QSM, an MRI technique sensitive to both iron accumulation and myelin content in the brain, has been used to identify paramagnetic rim lesions (PRLs), which are regions of chronic inflammation and myelin damage that are surrounded by a “rim” of iron-laden immune cells, like microglia and macrophages.

Whether this technique can be used to accurately distinguish other types of MS lesions, particularly those presenting myelin repair, remains unclear.

To address this, an international team of scientists conducted analyses of MRI data for 1,621 lesions in 115 people with MS — 76 with active relapsing-remitting disease and 39 with inactive progressive MS (PMS). The analysis also included MRI data from 76 people without MS.

They classified MS lesions according to their visual intensity compared to the surrounding tissue on QSM maps: isointense (similar intensity, 29.4%); hypointense (lower intensity, 4.3%); hyperintense lesions (higher intensity, 52.2%), lesions with hypointense rim (1.2%); and lesions with hypertense rim, which are the PRLs (13%).

There was no difference in the frequency of QSM lesion types between RRMS and PMS patients.

The team then evaluated the myelin and nerve fiber content of each lesion type using the myelin water fraction (MWF) and neurite density index (NDI). MWF estimates myelin content based on the amount of water, while NDI measures how dense nerve fibers are in a region.

Results showed that PRLs were associated with the lowest MWF and NDI values, which is consistent with these lesions representing areas of ongoing inflammation that causes chronic demyelination. By contrast, isointense and hypointense brain lesions tended to have high MWF and NDI values, indicating higher myelin content — presumably due to remyelination.

“We present new evidence indicating that QSM lesion types differ substantially in their myelin and axon content, as measured by surrogate imaging measures such as MWF and NDI,” the researchers wrote.

The scientists then tracked MWF changes over time in 40 patients followed for two years. Of 325 lesions followed over time, 18 were isointense or hypointense lesions.

While MWF values remained largely stable in eight of these lesions over the two years (average increase of 3.6%), the other 10 initially were hyperintense lesions at study’s start and showed an average increase of 33.6% in MWF — suggesting remyelination in these regions.

To further investigate the ability of QSM to accurately identify the different types of lesions, the team compared data from QSM with that of tissue analysis in the brains of three deceased MS patients.

Based on tissue analyses, there were nine remyelinated lesions in these brains. Eight of these nine lesions had appeared as isointense or hypointense on MRI scans. The lone outlier, an hyperintense lesion, “was characterized by iron-rich macrophages/activated microglia and incomplete remyelination,” the researchers wrote.

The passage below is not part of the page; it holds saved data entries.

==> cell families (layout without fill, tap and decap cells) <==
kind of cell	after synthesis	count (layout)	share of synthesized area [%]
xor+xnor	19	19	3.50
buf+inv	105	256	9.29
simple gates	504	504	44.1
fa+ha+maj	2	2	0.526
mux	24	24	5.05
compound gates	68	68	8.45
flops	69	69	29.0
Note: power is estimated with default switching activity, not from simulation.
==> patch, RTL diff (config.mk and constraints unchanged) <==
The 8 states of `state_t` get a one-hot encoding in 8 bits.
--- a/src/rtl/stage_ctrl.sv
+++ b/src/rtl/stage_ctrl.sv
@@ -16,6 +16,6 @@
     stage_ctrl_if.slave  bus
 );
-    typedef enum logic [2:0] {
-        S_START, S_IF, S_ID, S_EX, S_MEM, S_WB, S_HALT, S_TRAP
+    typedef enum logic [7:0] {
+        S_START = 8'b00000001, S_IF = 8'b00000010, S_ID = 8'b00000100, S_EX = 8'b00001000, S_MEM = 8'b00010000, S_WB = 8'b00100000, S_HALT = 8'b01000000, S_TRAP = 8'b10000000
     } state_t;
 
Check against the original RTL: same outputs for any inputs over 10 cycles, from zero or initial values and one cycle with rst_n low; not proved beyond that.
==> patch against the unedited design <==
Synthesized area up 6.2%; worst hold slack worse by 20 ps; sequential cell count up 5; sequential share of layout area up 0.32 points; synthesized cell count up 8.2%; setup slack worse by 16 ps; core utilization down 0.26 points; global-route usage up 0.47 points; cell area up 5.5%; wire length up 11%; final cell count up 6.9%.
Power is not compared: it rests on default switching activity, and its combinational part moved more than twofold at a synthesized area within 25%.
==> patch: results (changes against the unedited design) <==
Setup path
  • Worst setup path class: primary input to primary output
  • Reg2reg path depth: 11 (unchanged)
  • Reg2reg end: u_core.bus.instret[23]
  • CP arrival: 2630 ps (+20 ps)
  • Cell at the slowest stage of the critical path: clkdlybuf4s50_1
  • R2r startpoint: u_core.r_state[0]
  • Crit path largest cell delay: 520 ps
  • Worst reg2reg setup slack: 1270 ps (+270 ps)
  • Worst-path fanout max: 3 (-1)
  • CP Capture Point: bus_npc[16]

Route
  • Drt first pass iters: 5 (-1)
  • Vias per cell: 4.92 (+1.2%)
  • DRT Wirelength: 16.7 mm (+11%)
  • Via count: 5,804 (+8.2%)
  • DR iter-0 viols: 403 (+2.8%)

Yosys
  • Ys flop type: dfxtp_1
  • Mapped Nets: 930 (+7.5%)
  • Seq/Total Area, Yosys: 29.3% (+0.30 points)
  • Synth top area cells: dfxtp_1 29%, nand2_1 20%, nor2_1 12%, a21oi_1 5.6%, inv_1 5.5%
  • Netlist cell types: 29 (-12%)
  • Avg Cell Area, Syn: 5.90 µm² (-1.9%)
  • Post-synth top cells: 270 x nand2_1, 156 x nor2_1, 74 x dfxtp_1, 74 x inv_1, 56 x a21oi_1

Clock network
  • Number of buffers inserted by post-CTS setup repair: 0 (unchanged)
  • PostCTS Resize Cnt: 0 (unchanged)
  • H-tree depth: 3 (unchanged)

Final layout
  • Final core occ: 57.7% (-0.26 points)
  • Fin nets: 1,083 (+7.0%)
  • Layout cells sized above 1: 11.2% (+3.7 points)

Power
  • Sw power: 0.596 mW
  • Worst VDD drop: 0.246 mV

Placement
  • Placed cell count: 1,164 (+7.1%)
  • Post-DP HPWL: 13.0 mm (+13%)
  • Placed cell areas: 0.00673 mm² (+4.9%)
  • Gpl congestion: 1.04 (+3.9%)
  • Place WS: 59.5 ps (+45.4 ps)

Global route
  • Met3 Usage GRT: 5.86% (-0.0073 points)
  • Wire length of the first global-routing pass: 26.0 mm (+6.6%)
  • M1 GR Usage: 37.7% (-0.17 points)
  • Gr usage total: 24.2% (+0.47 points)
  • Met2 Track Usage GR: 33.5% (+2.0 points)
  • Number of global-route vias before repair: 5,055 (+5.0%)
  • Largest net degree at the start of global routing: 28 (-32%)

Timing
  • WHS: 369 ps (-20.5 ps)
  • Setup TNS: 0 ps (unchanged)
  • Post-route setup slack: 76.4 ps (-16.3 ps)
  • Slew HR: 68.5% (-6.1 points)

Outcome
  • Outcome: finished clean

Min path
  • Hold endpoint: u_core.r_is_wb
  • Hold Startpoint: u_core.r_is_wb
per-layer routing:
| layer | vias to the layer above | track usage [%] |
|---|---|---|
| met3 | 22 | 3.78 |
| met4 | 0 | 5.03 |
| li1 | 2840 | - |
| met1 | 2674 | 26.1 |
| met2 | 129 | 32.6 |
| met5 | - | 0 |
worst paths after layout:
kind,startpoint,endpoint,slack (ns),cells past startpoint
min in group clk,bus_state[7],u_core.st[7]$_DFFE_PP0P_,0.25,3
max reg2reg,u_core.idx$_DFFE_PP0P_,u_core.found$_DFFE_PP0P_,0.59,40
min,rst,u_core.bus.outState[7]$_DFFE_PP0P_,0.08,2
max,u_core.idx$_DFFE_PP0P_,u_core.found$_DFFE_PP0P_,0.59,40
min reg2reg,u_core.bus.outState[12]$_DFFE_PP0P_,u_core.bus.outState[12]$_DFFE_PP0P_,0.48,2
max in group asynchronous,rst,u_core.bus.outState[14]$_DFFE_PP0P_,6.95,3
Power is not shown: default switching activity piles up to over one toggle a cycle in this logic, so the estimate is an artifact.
**src/rtl/fetch_pkg.sv**
```systemverilog
// Shared types and constants for the instruction-fetch stage.
package fetch_pkg;

   typedef enum logic {
      REQ  = 1'b0,
      WAIT = 1'b1
   } fetch_state_t;

   typedef struct packed {
      logic [31:0] pc;
      logic [31:0] ir;
   } fq_entry_t;

   localparam logic [31:0] NOP_INST         = 32'h0000_0013;
   localparam logic [31:0] RESET_PC_DEFAULT = 32'h0000_0000;

   // Fetch addresses are always word aligned; the low two bits are dropped.
   function automatic logic [31:0] word_align(input logic [31:0] addr);
      return addr & 32'hFFFF_FFFC;
   endfunction

endpackage

```
**src/rtl/if_fetch_unit_if.sv**
```systemverilog
// Bus bundle of the fetch stage: redirect input, imem req/resp and the IF/ID handshake.
interface if_fetch_unit_if;

   logic        ex_take_branch_in;
   logic [31:0] ex_target_PC_in;
   logic        imem_req_valid;
   logic [31:0] imem_req_addr;
   logic        imem_req_ready;
   logic        imem_resp_valid;
   logic [31:0] imem_resp_data;
   logic        if_id_valid;
   logic [31:0] if_id_PC;
   logic [31:0] if_id_NPC;
   logic [31:0] if_id_IR;
   logic        id_if_ready;

   modport master (
      input  ex_take_branch_in, ex_target_PC_in,
      output imem_req_valid, imem_req_addr,
      input  imem_req_ready, imem_resp_valid, imem_resp_data,
      output if_id_valid, if_id_PC, if_id_NPC, if_id_IR,
      input  id_if_ready
   );

   modport slave (
      output ex_take_branch_in, ex_target_PC_in,
      input  imem_req_valid, imem_req_addr,
      output imem_req_ready, imem_resp_valid, imem_resp_data,
      input  if_id_valid, if_id_PC, if_id_NPC, if_id_IR,
      output id_if_ready
   );

endinterface

```
**src/rtl/fetch_queue.sv**
```systemverilog
// Synchronous FIFO of fetched {pc, ir} entries; flush empties it in one cycle.
module fetch_queue
   import fetch_pkg::*;
#(
   parameter int DEPTH = 2
) (
   input  logic                     clk,
   input  logic                     rst,
   input  logic                     push,
   input  logic                     pop,
   input  logic                     flush,
   input  fq_entry_t                wdata,
   output fq_entry_t                head,
   output logic [$clog2(DEPTH):0]   count
);

   localparam int AW = $clog2(DEPTH);

   fq_entry_t       mem [DEPTH];
   logic [AW-1:0]   wr_ptr;
   logic [AW-1:0]   rd_ptr;

   // Pointer and occupancy bookkeeping; flush wins over push/pop.
   always_ff @(posedge clk) begin
      if (!rst || flush) begin
         wr_ptr <= '0;
         rd_ptr <= '0;
         count  <= '0;
      end else begin
         if (push) begin
            wr_ptr <= wr_ptr + 1'b1;
         end
         if (pop) begin
            rd_ptr <= rd_ptr + 1'b1;
         end
         case ({push, pop})
            2'b10:   count <= count + 1'b1;
            2'b01:   count <= count - 1'b1;
            default: count <= count;
         endcase
      end
   end

   // Storage array; a push on a full queue is only legal alongside a pop of the same slot.
   always_ff @(posedge clk) begin
      if (rst && !flush && push) begin
         mem[wr_ptr] <= wdata;
      end
   end

   assign head = mem[rd_ptr];

endmodule

```
**src/rtl/fetch_queue_chk.sv**
```systemverilog
// Protocol checker for the fetch queue: no net push into a full queue.
module fetch_queue_chk #(
   parameter int DEPTH = 2
) (
   input logic                   clk,
   input logic                   rst,
   input logic                   push,
   input logic                   pop,
   input logic [$clog2(DEPTH):0] count
);

   localparam int CW = $clog2(DEPTH) + 1;

   a_no_push_full: assert property (@(posedge clk) disable iff (!rst)
      !(push && !pop && (count == CW'(DEPTH))));

endmodule

```
**src/rtl/if_fetch_unit.sv**
```systemverilog
// Instruction-fetch stage: fetch PC, single-outstanding imem requests, fetch queue toward decode.
module if_fetch_unit
   import fetch_pkg::*;
#(
   parameter logic [31:0] RESET_PC = RESET_PC_DEFAULT,
   parameter int          FQ_DEPTH = 2
) (
   input  logic             clk,
   input  logic             rst,
   if_fetch_unit_if.master  bus
);

   localparam int              CW      = $clog2(FQ_DEPTH) + 1;
   localparam logic [CW-1:0]   FQ_FULL = CW'(FQ_DEPTH);

   fetch_state_t  state;
   logic [31:0]   fetch_pc;
   logic [31:0]   req_pc;
   logic          drop_resp;
   logic [CW-1:0] fq_count;
   fq_entry_t     fq_head;
   fq_entry_t     fq_wdata;
   logic          redirect;
   logic          req_valid;
   logic          req_fire;
   logic          resp_hit;
   logic          push;
   logic          pop;
   logic          fq_valid;

   assign redirect  = bus.ex_take_branch_in;
   // In REQ nothing is outstanding, so a free slot now is still free when the response lands.
   assign req_valid = rst && (state == REQ) && (fq_count < FQ_FULL) && !redirect;
   assign req_fire  = req_valid && bus.imem_req_ready;
   assign resp_hit  = rst && (state == WAIT) && bus.imem_resp_valid;
   assign push      = resp_hit && !drop_resp && !redirect;
   assign fq_valid  = (fq_count != '0);
   assign pop       = rst && fq_valid && bus.id_if_ready && !redirect;
   assign fq_wdata  = '{pc: req_pc, ir: bus.imem_resp_data};

   // Fetch FSM: redirect overrides the normal request/response sequencing.
   always_ff @(posedge clk) begin
      if (!rst) begin
         state     <= REQ;
         fetch_pc  <= RESET_PC;
         req_pc    <= RESET_PC;
         drop_resp <= 1'b0;
      end else if (redirect) begin
         fetch_pc <= word_align(bus.ex_target_PC_in);
         if (state == WAIT) begin
            if (bus.imem_resp_valid) begin
               state     <= REQ;
               drop_resp <= 1'b0;
            end else begin
               drop_resp <= 1'b1;
            end
         end
      end else begin
         case (state)
            REQ: begin
               if (req_fire) begin
                  req_pc   <= fetch_pc;
                  fetch_pc <= fetch_pc + 32'd4;
                  state    <= WAIT;
               end
            end
            WAIT: begin
               if (bus.imem_resp_valid) begin
                  drop_resp <= 1'b0;
                  state     <= REQ;
               end
            end
            default: state <= REQ;
         endcase
      end
   end

   fetch_queue #(.DEPTH(FQ_DEPTH)) u_fetch_queue (
      .clk   (clk),
      .rst   (rst),
      .push  (push),
      .pop   (pop),
      .flush (redirect),
      .wdata (fq_wdata),
      .head  (fq_head),
      .count (fq_count)
   );

   fetch_queue_chk #(.DEPTH(FQ_DEPTH)) u_fetch_queue_chk (
      .clk   (clk),
      .rst   (rst),
      .push  (push),
      .pop   (pop),
      .count (fq_count)
   );

   assign bus.imem_req_valid = req_valid;
   assign bus.imem_req_addr  = fetch_pc;
   assign bus.if_id_valid    = fq_valid;
   assign bus.if_id_PC       = fq_valid ? fq_head.pc : 32'd0;
   assign bus.if_id_NPC      = fq_valid ? (fq_head.pc + 32'd4) : 32'd0;
   assign bus.if_id_IR       = fq_valid ? fq_head.ir : NOP_INST;

endmodule
```
**src/flat_wrapper.sv**
```systemverilog
// flat-port wrapper written by rule: the top's interface ports become plain ports
module if_fetch_unit_flat import fetch_pkg::*;
#(
   parameter logic [31:0] RESET_PC = RESET_PC_DEFAULT,
   parameter int          FQ_DEPTH = 2
)
  (clk, rst, bus_ex_take_branch_in, bus_ex_target_PC_in, bus_imem_req_valid, bus_imem_req_addr, bus_imem_req_ready, bus_imem_resp_valid, bus_imem_resp_data, bus_if_id_valid, bus_if_id_PC, bus_if_id_NPC, bus_if_id_IR, bus_id_if_ready);
  if_fetch_unit_if bus_i ();
  input  logic clk;
  input  logic rst;
  input wire logic [$bits(bus_i.ex_take_branch_in)-1:0] bus_ex_take_branch_in;
  input wire logic [$bits(bus_i.ex_target_PC_in)-1:0] bus_ex_target_PC_in;
  output wire logic [$bits(bus_i.imem_req_valid)-1:0] bus_imem_req_valid;
  output wire logic [$bits(bus_i.imem_req_addr)-1:0] bus_imem_req_addr;
  input wire logic [$bits(bus_i.imem_req_ready)-1:0] bus_imem_req_ready;
  input wire logic [$bits(bus_i.imem_resp_valid)-1:0] bus_imem_resp_valid;
  input wire logic [$bits(bus_i.imem_resp_data)-1:0] bus_imem_resp_data;
  output wire logic [$bits(bus_i.if_id_valid)-1:0] bus_if_id_valid;
  output wire logic [$bits(bus_i.if_id_PC)-1:0] bus_if_id_PC;
  output wire logic [$bits(bus_i.if_id_NPC)-1:0] bus_if_id_NPC;
  output wire logic [$bits(bus_i.if_id_IR)-1:0] bus_if_id_IR;
  input wire logic [$bits(bus_i.id_if_ready)-1:0] bus_id_if_ready;
  assign bus_i.ex_take_branch_in = bus_ex_take_branch_in;
  assign bus_i.ex_target_PC_in = bus_ex_target_PC_in;
  assign bus_imem_req_valid = bus_i.imem_req_valid;
  assign bus_imem_req_addr = bus_i.imem_req_addr;
  assign bus_i.imem_req_ready = bus_imem_req_ready;
  assign bus_i.imem_resp_valid = bus_imem_resp_valid;
  assign bus_i.imem_resp_data = bus_imem_resp_data;
  assign bus_if_id_valid = bus_i.if_id_valid;
  assign bus_if_id_PC = bus_i.if_id_PC;
  assign bus_if_id_NPC = bus_i.if_id_NPC;
  assign bus_if_id_IR = bus_i.if_id_IR;
  assign bus_i.id_if_ready = bus_id_if_ready;
  if_fetch_unit #(.RESET_PC(RESET_PC), .FQ_DEPTH(FQ_DEPTH)) u_core (.clk(clk), .rst(rst), .bus(bus_i));
endmodule
```
**config.mk**
```make
export PLATFORM = sky130hd
export DESIGN_NAME = if_fetch_unit_flat
export DESIGN_NICKNAME = d
export VERILOG_FILES = /design/src/rtl/fetch_pkg.sv /design/src/rtl/if_fetch_unit_if.sv /design/src/rtl/fetch_queue.sv /design/src/rtl/fetch_queue_chk.sv /design/src/rtl/if_fetch_unit.sv /design/src/flat_wrapper.sv
export SDC_FILE = /design/constraint.sdc
export NUM_CORES = 1
export LEC_CHECK = 0
export ABC_AREA = 1
export BUFFER_PORTS_ARGS = -buffer_cell sky130_fd_sc_hd__buf_2
export CAP_MARGIN = 20
export CORE_MARGIN = 1
export CORE_UTILIZATION = 50
export CTS_CLUSTER_SIZE = 14
export DETAILED_ROUTE_END_ITERATION = 12
export GPL_ROUTABILITY_DRIVEN = 0
export PLACE_DENSITY = 0.77
export SETUP_SLACK_MARGIN = 0.4
export SYNTH_ARGS = -nofsm -noshare
export SYNTH_HDL_FRONTEND = slang
export SYNTH_HIERARCHICAL = 1
export SYNTH_SLANG_ARGS = --single-unit
```
**constraint.sdc**
```tcl
create_clock -name clk -period 7.1 [get_ports clk]
set_input_delay 2.13 -clock clk [delete_from_list [all_inputs] [get_ports clk]]
set_output_delay 2.13 -clock clk [all_outputs]
set_load 0.05 [all_outputs]
```
--- config.mk ---
export PLATFORM = sky130hd
export DESIGN_NAME = decoder_seq_sweep
export DESIGN_NICKNAME = d
export VERILOG_FILES = /design/src/rtl/decoder_seq_pkg.sv /design/src/rtl/decoder_shift_core.sv /design/src/rtl/decoder_seq_sweep.sv
export SDC_FILE = /design/constraint.sdc
export NUM_CORES = 1
export LEC_CHECK = 0
export ABC_AREA = 1
export CAP_MARGIN = 20
export CORE_MARGIN = 4
export CORE_UTILIZATION = 40
export CTS_CLUSTER_DIAMETER = 60
export DETAILED_ROUTE_END_ITERATION = 8
export GPL_ROUTABILITY_DRIVEN = 0
export GPL_TIMING_DRIVEN = 0
export PLACE_DENSITY = 0.74
export SLEW_MARGIN = 5
export SYNTH_ARGS = -nofsm -noshare
export SYNTH_HDL_FRONTEND = slang
export SYNTH_SLANG_ARGS = --single-unit
--- constraint.sdc ---
create_clock -name clk -period 3.4 [get_ports clk]
set_input_delay 0.68 -clock clk [delete_from_list [all_inputs] [get_ports clk]]
set_output_delay 0.68 -clock clk [all_outputs]
set_load 0.005 [all_outputs]
--- src/rtl/decoder_seq_pkg.sv ---
// -----------------------------------------------------------------------------
// decoder_seq_pkg
// Shared types and constants for the sequential one-hot decoder.
//   state_e      : controller state (IDLE, DIRECT, SWEEP)
//   MODE_DIRECT  : mode input value selecting externally supplied codes
//   MODE_SWEEP   : mode input value selecting the self-driven code sweep
//   step_cnt_width() : width of the per-code step counter for a given STEP
// -----------------------------------------------------------------------------
package decoder_seq_pkg;

    typedef enum logic [1:0] {
        IDLE   = 2'd0,
        DIRECT = 2'd1,
        SWEEP  = 2'd2
    } state_e;

    localparam logic MODE_DIRECT = 1'b0;
    localparam logic MODE_SWEEP  = 1'b1;

    // A STEP of 1 still needs a 1-bit counter so the port/flop never collapses
    // to zero width.
    function automatic int step_cnt_width(input int step);
        return (step <= 32'sd1) ? 32'sd1 : $clog2(step);
    endfunction

endpackage

--- src/rtl/decoder_shift_core.sv ---
// -----------------------------------------------------------------------------
// decoder_shift_core
// Purely combinational N-to-2**N decoder: onehot = 1 << code.
//   code   in  N      binary code
//   onehot out 2**N   one-hot image of code
// -----------------------------------------------------------------------------
module decoder_shift_core #(
    parameter int N = 4
) (
    input  logic [N-1:0]      code,
    output logic [(2**N)-1:0] onehot
);

    localparam int W = 2**N;

    // Shift a single set bit into the position named by code.
    always_comb begin
        onehot = {{(W-1){1'b0}}, 1'b1} << code;
    end

endmodule

--- src/rtl/decoder_seq_sweep.sv ---
// -----------------------------------------------------------------------------
// decoder_seq_sweep
// Registered N-to-2**N one-hot decoder with valid/ready on both sides and a
// self-driven sweep mode that emits every code in order, one per STEP cycles.
//   clk        in   rising-edge clock
//   rst_n      in   synchronous active-low reset
//   en         in   block enable; dropping it returns the block to IDLE
//   mode       in   0 = DIRECT, 1 = SWEEP, sampled only in IDLE
//   in_valid   in   in_code is valid (DIRECT only)
//   in_code    in   code to decode
//   in_ready   out  in_code is accepted this cycle when in_valid is high
//   out_valid  out  result slot holds a result
//   out_ready  in   consumer takes the result this cycle
//   out_onehot out  one-hot result (bit out_code set)
//   out_code   out  code that produced out_onehot
//   out_last   out  sweep result is the final code 2**N-1
// -----------------------------------------------------------------------------
module decoder_seq_sweep
    import decoder_seq_pkg::*;
#(
    parameter int N    = 4,
    parameter int STEP = 1
) (
    input  logic              clk,
    input  logic              rst_n,
    input  logic              en,
    input  logic              mode,
    input  logic              in_valid,
    input  logic [N-1:0]      in_code,
    output logic              in_ready,
    output logic              out_valid,
    input  logic              out_ready,
    output logic [(2**N)-1:0] out_onehot,
    output logic [N-1:0]      out_code,
    output logic              out_last
);

    localparam int              W         = 2**N;
    localparam int              SW        = step_cnt_width(STEP);
    localparam logic [SW-1:0]   STEP_LAST = SW'(STEP - 1);
    localparam logic [N-1:0]    CODE_MAX  = {N{1'b1}};

    state_e          state_q,     state_d;
    logic [N-1:0]    sweep_cnt_q, sweep_cnt_d;
    logic [SW-1:0]   step_cnt_q,  step_cnt_d;
    logic            out_valid_q, out_valid_d;
    logic [W-1:0]    out_onehot_q, out_onehot_d;
    logic [N-1:0]    out_code_q,  out_code_d;
    logic            out_last_q,  out_last_d;

    logic            slot_free_s;
    logic            in_ready_s;
    logic            accept_s;
    logic            step_done_s;
    logic            emit_s;
    logic            sweep_start_s;
    logic [N-1:0]    core_code_s;
    logic [W-1:0]    core_onehot_s;

    // Single shared decoder; its input is steered by the active mode.
    decoder_shift_core #(
        .N (N)
    ) u_core (
        .code   (core_code_s),
        .onehot (core_onehot_s)
    );

    // Handshake qualifiers: the slot can take a new result when it is empty
    // or being drained this cycle, so back-to-back transfers have no bubble.
    always_comb begin
        slot_free_s   = !out_valid_q || out_ready;
        in_ready_s    = (state_q == DIRECT) && en && slot_free_s;
        accept_s      = in_ready_s && in_valid;
        step_done_s   = (step_cnt_q == STEP_LAST);
        emit_s        = (state_q == SWEEP) && en && slot_free_s && step_done_s;
        sweep_start_s = (state_q == IDLE) && en && (mode == MODE_SWEEP);
        if (state_q == SWEEP) begin
            core_code_s = sweep_cnt_q;
        end else begin
            core_code_s = in_code;
        end
    end

    // Controller: mode is only looked at in IDLE; en low always returns to IDLE.
    always_comb begin
        state_d = state_q;
        case (state_q)
            IDLE: begin
                if (en) begin
                    if (mode == MODE_SWEEP) begin
                        state_d = SWEEP;
                    end else begin
                        state_d = DIRECT;
                    end
                end else begin
                    state_d = IDLE;
                end
            end
            DIRECT, SWEEP: begin
                if (en) begin
                    state_d = state_q;
                end else begin
                    state_d = IDLE;
                end
            end
            default: begin
                state_d = IDLE;
            end
        endcase
    end

    // Sweep counters: both freeze under backpressure so no code is skipped.
    always_comb begin
        sweep_cnt_d = sweep_cnt_q;
        step_cnt_d  = step_cnt_q;
        if (sweep_start_s) begin
            sweep_cnt_d = {N{1'b0}};
            step_cnt_d  = {SW{1'b0}};
        end else if ((state_q == SWEEP) && en && slot_free_s) begin
            if (step_done_s) begin
                sweep_cnt_d = sweep_cnt_q + N'(1);
                step_cnt_d  = {SW{1'b0}};
            end else begin
                sweep_cnt_d = sweep_cnt_q;
                step_cnt_d  = step_cnt_q + SW'(1);
            end
        end else begin
            sweep_cnt_d = sweep_cnt_q;
            step_cnt_d  = step_cnt_q;
        end
    end

    // Result slot: load on accept/emit, otherwise drain on out_ready, otherwise
    // hold everything stable.
    always_comb begin
        out_valid_d  = out_valid_q;
        out_onehot_d = out_onehot_q;
        out_code_d   = out_code_q;
        out_last_d   = out_last_q;
        if (accept_s || emit_s) begin
            out_valid_d  = 1'b1;
            out_onehot_d = core_onehot_s;
            out_code_d   = core_code_s;
            if (emit_s) begin
                out_last_d = (sweep_cnt_q == CODE_MAX);
            end else begin
                out_last_d = 1'b0;
            end
        end else if (out_ready) begin
            out_valid_d = 1'b0;
        end else begin
            out_valid_d = out_valid_q;
        end
    end

    // State and output registers with synchronous active-low reset.
    always_ff @(posedge clk) begin
        if (!rst_n) begin
            state_q      <= IDLE;
            sweep_cnt_q  <= {N{1'b0}};
            step_cnt_q   <= {SW{1'b0}};
            out_valid_q  <= 1'b0;
            out_onehot_q <= {W{1'b0}};
            out_code_q   <= {N{1'b0}};
            out_last_q   <= 1'b0;
        end else begin
            state_q      <= state_d;
            sweep_cnt_q  <= sweep_cnt_d;
            step_cnt_q   <= step_cnt_d;
            out_valid_q  <= out_valid_d;
            out_onehot_q <= out_onehot_d;
            out_code_q   <= out_code_d;
            out_last_q   <= out_last_d;
        end
    end

    assign in_ready   = in_ready_s;
    assign out_valid  = out_valid_q;
    assign out_onehot = out_onehot_q;
    assign out_code   = out_code_q;
    assign out_last   = out_last_q;

endmodule

* Word-level counts from Yosys, hierarchy flattened *
Index checks and enable logic that the tools add are counted.

word-level totals
  flip-flop bits (word level) = 29
  input port bits = 10
  output and inout bits = 23
  word-level logic and storage cells = 41

cells by class
  add/subtract/negate cells = 2
  equal/unequal tests = 4
  shift operators = 1
  muxes and demuxes = 9
  bitwise operators = 2
  reductions and logical operators = 16

operators by type and width
  cell                  number
  $shl 1x4->16 const A  1
  $logic_and 1x1->1     8
  $mux 2                3
  $add 4x1->4 const B   1
  $eq 4x4->1 const B    1
  $mux 1                4
  $mux 4                1
  $pmux 2 s2            1
  $reduce_or 2->1       2
  $eq 2x1->1 const B    1
  $eq 2x2->1 const B    1
  $logic_not 2->1       1
  $logic_or 1x1->1      2
  $ne 2x2->1 const B    1
  $not 1->1             2
  $reduce_and 2->1      1
  $reduce_bool 2->1     1
  $add 1x1->1 const B   1
  $logic_not 1->1       1

* Depth between registers and ports, before layout *
  word-level depth = 6
  depth in mapped cells = 10
  depth with buffers taken out = 9

* Hierarchy *
A second synthesis with hierarchy kept.

unflattened totals
  cell total of the unflattened synthesis = 233
  area, all modules = 1607.8 µm²

modules (own cells, without submodules)
  module              times used  cells each  area each (µm²)  seq. area each (µm²)
  decoder_seq_sweep   1           203         1481.4           560.5
  decoder_shift_core  1           30          126.4            0.0

* Worst setup path after synthesis *
No wires, ideal clock.

  path kind = input-to-output
  start = in out_ready
  end = out in_ready
  data arrival time = 0.995 ns
  data required time = 2.720 ns
  path slack = 1.725 ns
  stages = 4
  buffers on the path = 0
  path through = inv_1 nand2_1 inv_1 nor2_1

on the way
  longest elaborated chain between the ends = 2

RTL lines
  element            line                     RTL
  from (decl)        decoder_seq_sweep.sv:32  input logic out_ready,
  $logic_or 1x1->1   decoder_seq_sweep.sv:71  slot_free_s = !out_valid_q || out_ready;
  $logic_and 1x1->1  decoder_seq_sweep.sv:72  in_ready_s = (state_q == DIRECT) && en && slot_free_s;
  to (decl)          decoder_seq_sweep.sv:30  output logic in_ready,

No other way between the ends.

* Worst setup path after layout *
  start = in en
  end = out in_ready

on the way
  longest elaborated chain between the ends = 2

RTL lines
  element                          line                     RTL
  from (decl)                      decoder_seq_sweep.sv:26  input logic en,
  $logic_and 1x1->1 (2 in series)  decoder_seq_sweep.sv:72

No other way between the ends.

Still, the QSM accurately identified fully remyelinated areas as isointense/hypointense with a sensitivity of 88.9% (true-positive rate) and a specificity of 100% (true-negative rate).

These findings suggest that “iso and hypointensity in QSM indicates complete focal remyelination with no active microglia or macrophages,” the researchers wrote.

QSM also accurately identified chronic inactive lesions (which no longer show signs of active inflammation) as hyperintense (sensitivity of 71.4%; specificity of 92%) and chronic active lesions as PRLs (sensitivity of 92.9%, specificity of 86.4%).

“We identified a new QSM lesion type, hypointense QSM lesions, which showed … the highest myelin and axon content compared to other QSM lesion types, suggesting that they may represent remyelinated plaques,” the researchers concluded.

These findings “provide the first evidence that it is possible to distinguish chronic MS lesions in a clinical setting,” the researchers wrote.

They also highlight that “QSM provides highly sensitive and specific biomarkers of completed remyelination,” which may help to develop and measure the efficacy of potential remyelinating therapies in clinical trials, the team concluded.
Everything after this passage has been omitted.